---------- Listed records
$ cat src/rtl/rraw_reader.sv
// Raw capture buffer readout: reads each 768-bit RAM entry and serializes it as 24 x 32-bit stream words.
// Define RRAW_HEADER_EN to frame each pass with a header word and a trailer word.
module rraw_reader #(
  parameter int unsigned ADDR_W = 10,
  parameter int unsigned RD_LAT = 2
) (
  input  logic              clk,
  input  logic              rst,
  input  logic              rd_start,
  input  logic [ADDR_W-1:0] rd_last,
  output logic              raw_rena,
  output logic [ADDR_W-1:0] raw_raddr,
  input  logic [255:0]      et_rdata,
  input  logic [255:0]      veto_rdata,
  input  logic [255:0]      veto2_rdata,
  output logic [31:0]       dout,
  output logic              dout_valid,
  input  logic              dout_ready,
  output logic              busy,
  output logic              rd_done
);

  localparam int unsigned WORD_W  = 32;
  localparam int unsigned N_WORDS = 24;
  localparam int unsigned IDX_W   = 5;
  localparam int unsigned LAT_W   = 3;
  localparam logic [IDX_W-1:0] LAST_IDX = IDX_W'(N_WORDS - 1);
  localparam logic [LAT_W-1:0] LAT_END  = LAT_W'(RD_LAT - 1);

`ifdef RRAW_HEADER_EN
  localparam logic [WORD_W-1:0] HDR_TAG = 32'hCD70_0000;
  localparam logic [WORD_W-1:0] TRL_TAG = 32'hCD7F_0000;
  typedef enum logic [2:0] {IDLE, ISSUE, WAIT, SHIFT, HDR, TRL, DONE} state_e;
`else
  typedef enum logic [2:0] {IDLE, ISSUE, WAIT, SHIFT, DONE} state_e;
`endif

  state_e                           state_q, state_d;
  logic [ADDR_W-1:0]                raddr_q, raddr_d;
  logic [ADDR_W-1:0]                last_q, last_d;
  logic [LAT_W-1:0]                 cnt_q, cnt_d;
  logic [IDX_W-1:0]                 idx_q, idx_d;
  logic [N_WORDS-1:0][WORD_W-1:0]   hold_q, hold_d;
  logic [WORD_W-1:0]                dout_q, dout_d;
  logic                             valid_q, valid_d;
  logic                             busy_q, busy_d;
  logic                             done_q, done_d;
  logic                             rena_q, rena_d;

`ifdef RRAW_HEADER_EN
  logic [15:0] trl_cnt_c;
  assign trl_cnt_c = (16'(last_q) + 16'd1) * 16'd24;
`endif

  // Next-state and registered-output logic
  always_comb begin
    state_d = state_q;
    raddr_d = raddr_q;
    last_d  = last_q;
    cnt_d   = cnt_q;
    idx_d   = idx_q;
    hold_d  = hold_q;
    dout_d  = dout_q;
    valid_d = valid_q;
    busy_d  = busy_q;
    done_d  = 1'b0;
    rena_d  = 1'b0;
    case (state_q)
      IDLE: begin
        if (rd_start) begin
          last_d  = rd_last;
          raddr_d = '0;
          busy_d  = 1'b1;
`ifdef RRAW_HEADER_EN
          dout_d  = HDR_TAG | WORD_W'(16'(rd_last));
          valid_d = 1'b1;
          state_d = HDR;
`else
          rena_d  = 1'b1;
          state_d = ISSUE;
`endif
        end
      end
`ifdef RRAW_HEADER_EN
      HDR: begin
        if (dout_ready) begin
          valid_d = 1'b0;
          rena_d  = 1'b1;
          state_d = ISSUE;
        end
      end
      TRL: begin
        if (dout_ready) begin
          valid_d = 1'b0;
          done_d  = 1'b1;
          state_d = DONE;
        end
      end
`endif
      ISSUE: begin
        cnt_d   = '0;
        state_d = WAIT;
      end
      WAIT: begin
        // rdata is valid in the RD_LAT-th cycle after the raw_rena cycle
        if (cnt_q == LAT_END) begin
          hold_d  = {veto2_rdata, veto_rdata, et_rdata};
          idx_d   = '0;
          dout_d  = et_rdata[WORD_W-1:0];
          valid_d = 1'b1;
          state_d = SHIFT;
        end else begin
          cnt_d = cnt_q + LAT_W'(1);
        end
      end
      SHIFT: begin
        if (dout_ready) begin
          if (idx_q == LAST_IDX) begin
            valid_d = 1'b0;
            if (raddr_q == last_q) begin
`ifdef RRAW_HEADER_EN
              dout_d  = TRL_TAG | WORD_W'(trl_cnt_c);
              valid_d = 1'b1;
              state_d = TRL;
`else
              done_d  = 1'b1;
              state_d = DONE;
`endif
            end else begin
              raddr_d = raddr_q + ADDR_W'(1);
              rena_d  = 1'b1;
              state_d = ISSUE;
            end
          end else begin
            idx_d  = idx_q + IDX_W'(1);
            dout_d = hold_q[idx_d];
          end
        end
      end
      DONE: begin
        busy_d  = 1'b0;
        raddr_d = '0;
        state_d = IDLE;
      end
      default: state_d = IDLE;
    endcase
  end

  always_ff @(posedge clk) begin
    if (rst) begin
      state_q <= IDLE;
      raddr_q <= '0;
      last_q  <= '0;
      cnt_q   <= '0;
      idx_q   <= '0;
      hold_q  <= '0;
      dout_q  <= '0;
      valid_q <= 1'b0;
      busy_q  <= 1'b0;
      done_q  <= 1'b0;
      rena_q  <= 1'b0;
    end else begin
      state_q <= state_d;
      raddr_q <= raddr_d;
      last_q  <= last_d;
      cnt_q   <= cnt_d;
      idx_q   <= idx_d;
      hold_q  <= hold_d;
      dout_q  <= dout_d;
      valid_q <= valid_d;
      busy_q  <= busy_d;
      done_q  <= done_d;
      rena_q  <= rena_d;
    end
  end

  assign raw_rena   = rena_q;
  assign raw_raddr  = raddr_q;
  assign dout       = dout_q;
  assign dout_valid = valid_q;
  assign busy       = busy_q;
  assign rd_done    = done_q;

endmodule
$ cat config.mk
export PLATFORM = sky130hd
export DESIGN_NAME = rraw_reader
export DESIGN_NICKNAME = d
export VERILOG_FILES = /design/src/rtl/rraw_reader.sv
export SDC_FILE = /design/constraint.sdc
export NUM_CORES = 2
export LEC_CHECK = 0
export CAP_MARGIN = 20
export CORE_AREA = 2 2 321 323
export CTS_BUF_LIST = sky130_fd_sc_hd__clkbuf_8
export DETAILED_ROUTE_END_ITERATION = 8
export DIE_AREA = 0 0 323 325
export PLACE_DENSITY = 0.68
export SYNTH_ARGS = -nofsm -noshare
export SYNTH_HDL_FRONTEND = slang
export SYNTH_SLANG_ARGS = --single-unit
export TNS_END_PERCENT = 10
$ cat constraint.sdc
create_clock -name clk -period 5.7 [get_ports clk]
set_input_delay 1.14 -clock clk [delete_from_list [all_inputs] [get_ports clk]]
set_output_delay 1.14 -clock clk [all_outputs]
set_load 0.03 [all_outputs]
==> load_flow_metrics.sql <==
INSERT INTO impl_metrics (metric_group, metric, value, unit) VALUES
('status', 'status', 'finished clean', ''),
('logic_synthesis', 'synth-seq-cells', '835', ''),
('logic_synthesis', 'yosys_most_used_dff', 'sky130_fd_sc_hd__dfxtp_1', ''),
('global_routing', 'maximum_number_of_pins_on_one_net_before_global_route_repair', '230', ''),
('logic_synthesis', 'area_share_of_fa_ha_maj_cells_after_synthesis', '0.140', '%'),
('timing', 'final_period_minus_worst_setup_slack', '3660', 'ps'),
('placed_design', 'place_congestion', '0.945', ''),
('logic_synthesis', 'synthesized_area_fraction_occupied_by_ao_oa_aoi_and_oai_cells', '15.2', '%'),
('logic_synthesis', 'muxShareOfSynthArea', '13.5', '%'),
('finish', 'areaGrowthSynthToFinish', '34.3', '%'),
('logic_synthesis', 'synthXorXnorAreaFrac', '0.343', '%'),
('routing', 'routedWlPerCell', '24.0', 'um'),
('cts', 'clock_path_buffers', '3', ''),
('placed_design', 'detailed_place_hpwl', '117', 'mm'),
('cts', 'post-cts-setup-buffer-count', '0', ''),
('timing', 'final_clock_period_utilization_by_the_worst_path', '64.2', '%'),
('cts', 'cts.hold.buffers_added', '0', ''),
('finish', 'drive_gt1_share', '8.19', '%'),
('critical_path', 'timing.reg2reg.setup_slack', '2040', 'ps'),
('global_routing', 'grt_pass1_wl', '220', 'mm'),
('logic_synthesis', 'synth_top_area_share', '46.8', '%'),
('hold_path', 'holdCritStartpoint', 'hold_q[454]', ''),
('routing', 'drt_first_pass_iters', '5', ''),
('power_and_ir_drop', 'peakVddDrop', '0.000157', 'V'),
('critical_path', 'crit_path_max_fanout', '44', ''),
('power_and_ir_drop', 'totalPowerFinal', '12900', 'uW'),
('critical_path', 'rr_startpoint', 'idx_q[0]', ''),
('timing', 'max_slew_margin', '23.6', '%'),
('timing', 'postLayoutSetupSlackWorst', '2040', 'ps'),
('cts', 'cts_buffers', '150', ''),
('placed_design', 'io_buffer_count', '827', ''),
('logic_synthesis', 'netlist_area', '35700', 'um2'),
('critical_path', 'path_class', 'flop to flop', ''),
('logic_synthesis', 'synthesis.area_per_instance', '8.25', 'um2'),
('critical_path', 'cp-start-kind', 'flop', ''),
('critical_path', 'cp_data_required_time', '6460', 'ps'),
('power_and_ir_drop', 'leakage', '0.0157', 'uW'),
('global_routing', 'grt_pass1_vias', '32800', ''),
('floorplan', 'floorplan.core_area', '101000', 'um2'),
('routing', 'dr.first_iter.drc_count', '3638', ''),
('global_routing', 'overflow', '0', ''),
('logic_synthesis', 'synth-simple-area-share', '19.6', '%'),
('routing', 'ant_nets', '0', ''),
('cts', 'clkTransAtPathRegs', '60', 'ps'),
('logic_synthesis', 'ys_top_cells_by_area', 'sky130_fd_sc_hd__dfxtp_1, sky130_fd_sc_hd__nand2_1, sky130_fd_sc_hd__a21oi_1', ''),
('placed_design', 'post-place-ws', '2090', 'ps'),
('floorplan', 'die_w', '323', 'um'),
('logic_synthesis', 'syn-num-nets', '5120', ''),
('hold_path', 'hold_path_class', 'flop to flop', ''),
('logic_synthesis', 'main_combinational_cell_family_by_area_after_synthesis', 'simple AND/OR/NAND/NOR gates', ''),
('timing', 'fin_setup_tns', '0', 'ps'),
('logic_synthesis', 'async_flop_share', '0', '%'),
('critical_path', 'setup.worst_path.start', 'idx_q[0]', ''),
('logic_synthesis', 'synth-edff-count', '0', ''),
('floorplan', 'floorplan.rows', '117', ''),
('cts', 'worstSkewPairLatency', '850', 'ps'),
('critical_path', 'crit_path_end_kind', 'flop', ''),
('logic_synthesis', 'synth.lib_cells_used.distinct', '46', ''),
('logic_synthesis', 'synth_common_cells', 'sky130_fd_sc_hd__nand2_1, sky130_fd_sc_hd__dfxtp_1, sky130_fd_sc_hd__a21oi_1', ''),
('floorplan', 'initial_utilization', '35.3', '%'),
('routing', 'wl', '157', 'mm'),
('flow_run', 'maxCapViolCount', '0', ''),
('timing', 'timing.final.max_slew_violations', '0', ''),
('cts', 'cts_htree_levels', '4', ''),
('floorplan', 'die_h', '325', 'um'),
('power_and_ir_drop', 'p_per_area', '268', 'nW/um2'),
('logic_synthesis', 'synthCells', '4334', ''),
('routing', 'viasPerCell', '5.33', ''),
('cts', 'cts.root.buffer_cell', 'sky130_fd_sc_hd__clkbuf_8', ''),
('cts', 'cts_tree', 'done', ''),
('timing', 'fin_worst_skew', '39.6', 'ps');
==> sequential cells by signal (all words and copies together), names as in the netlist, 3 cells and up <==
name	count
idx_q	5
cnt_q	3
last_q	10
dout	32
raw_raddr	10
state_q	3
hold_q	768
==> kinds of logic (layout without fill, tap and decap cells) <==
family | after synthesis | in the layout
AND/OR/NAND/NOR | 1797 | 1797
AO/OA/AOI/OAI | 985 | 985
flip-flops | 835 | 835
buffers and inverters | 377 | 1146
multiplexers | 322 | 322
XOR/XNOR | 14 | 14
adder cells (fa/ha/maj) | 4 | 4
other | 0 | 49
==> layout by cell type (no fill, tap or decap), drive strengths merged, types with 3 or more instances in the layout <==
master	n
a21o	3
a21oi	796
a22oi	34
a311oi	32
a41oi	32
and2	4
and3	4
buf	53
clkbuf	183
clkdlybuf4s50	826
clkinv	20
clkinvlp	8
dfxtp	835
diode	49
ha	4
inv	54
mux2i	194
mux4	128
nand2	1605
nand2b	4
nand3	109
nor2	43
nor2b	3
nor3	3
o21ai	45
o22a	32
or3	9
or4	3
xor2	13
==> worst paths after layout <==
kind,end,depth (start not counted)
max,dout[13],7
min,hold_q[454],2
max reg2reg,dout[13],7
min reg2reg,hold_q[454],2
==> final cells by class <==
class,instances,area (um2)
Tap cell,1368,1710
Fill cell,9854,53300
Multi-Input combinational cell,3122,17500
Antenna cell,49,123
Inverter,3,11.3
Clock buffer,183,2520
Timing Repair Buffer,879,8890
Sequential cell,835,16700
Clock inverter,81,468
==> critical path: stages, from the launching register on <==
cell                       delay [ps]
sky130_fd_sc_hd__dfxtp_4          820
sky130_fd_sc_hd__ha_4             800
sky130_fd_sc_hd__buf_4            510
sky130_fd_sc_hd__buf_4            280
sky130_fd_sc_hd__mux2i_1          110
sky130_fd_sc_hd__a22oi_1          360
sky130_fd_sc_hd__a41oi_1          290
sky130_fd_sc_hd__a311oi_1         330
==> per-stage QoR <==
step                instances  cell area [um2]  hold slack, ps
floorplan                4334            35700             433
global placement         6206            44900             438
detailed placement       6207            44900             443
CTS                      6471            47900             450
global route             6515            48000             465
finish                   6520            48000             450
==> report_power, final <==
part | switching [uW] | internal [uW]
clock network | 2660 | 3010
registers | 76.0 | 5930
logic | 553 | 634
==> per-layer routing <==
layer | wire length, um | global-route usage, % | vias up
li1 | - | - | 16100
met1 | 63200 | 36.5 | 16700
met2 | 71900 | 44.4 | 1602
met3 | 13900 | 7.15 | 323
met4 | 7770 | 15.5 | 12
met5 | 76 | 0 | -
Power figures use the tool's default switching activity.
--------------------
**Exercise prompt:**
Beginning with the line containing "the raw_rena cycle" and ending with the line containing "export VERILOG_FILES = /design/src/rtl/rraw_reader.sv", extract those lines exactly from the listing above, and only those.

**Answer:**
        // rdata is valid in the RD_LAT-th cycle after the raw_rena cycle
        if (cnt_q == LAT_END) begin
          hold_d  = {veto2_rdata, veto_rdata, et_rdata};
          idx_d   = '0;
          dout_d  = et_rdata[WORD_W-1:0];
          valid_d = 1'b1;
          state_d = SHIFT;
        end else begin
          cnt_d = cnt_q + LAT_W'(1);
        end
      end
      SHIFT: begin
        if (dout_ready) begin
          if (idx_q == LAST_IDX) begin
            valid_d = 1'b0;
            if (raddr_q == last_q) begin
`ifdef RRAW_HEADER_EN
              dout_d  = TRL_TAG | WORD_W'(trl_cnt_c);
              valid_d = 1'b1;
              state_d = TRL;
`else
              done_d  = 1'b1;
              state_d = DONE;
`endif
            end else begin
              raddr_d = raddr_q + ADDR_W'(1);
              rena_d  = 1'b1;
              state_d = ISSUE;
            end
          end else begin
            idx_d  = idx_q + IDX_W'(1);
            dout_d = hold_q[idx_d];
          end
        end
      end
      DONE: begin
        busy_d  = 1'b0;
        raddr_d = '0;
        state_d = IDLE;
      end
      default: state_d = IDLE;
    endcase
  end

  always_ff @(posedge clk) begin
    if (rst) begin
      state_q <= IDLE;
      raddr_q <= '0;
      last_q  <= '0;
      cnt_q   <= '0;
      idx_q   <= '0;
      hold_q  <= '0;
      dout_q  <= '0;
      valid_q <= 1'b0;
      busy_q  <= 1'b0;
      done_q  <= 1'b0;
      rena_q  <= 1'b0;
    end else begin
      state_q <= state_d;
      raddr_q <= raddr_d;
      last_q  <= last_d;
      cnt_q   <= cnt_d;
      idx_q   <= idx_d;
      hold_q  <= hold_d;
      dout_q  <= dout_d;
      valid_q <= valid_d;
      busy_q  <= busy_d;
      done_q  <= done_d;
      rena_q  <= rena_d;
    end
  end

  assign raw_rena   = rena_q;
  assign raw_raddr  = raddr_q;
  assign dout       = dout_q;
  assign dout_valid = valid_q;
  assign busy       = busy_q;
  assign rd_done    = done_q;

endmodule
$ cat config.mk
export PLATFORM = sky130hd
export DESIGN_NAME = rraw_reader
export DESIGN_NICKNAME = d
export VERILOG_FILES = /design/src/rtl/rraw_reader.sv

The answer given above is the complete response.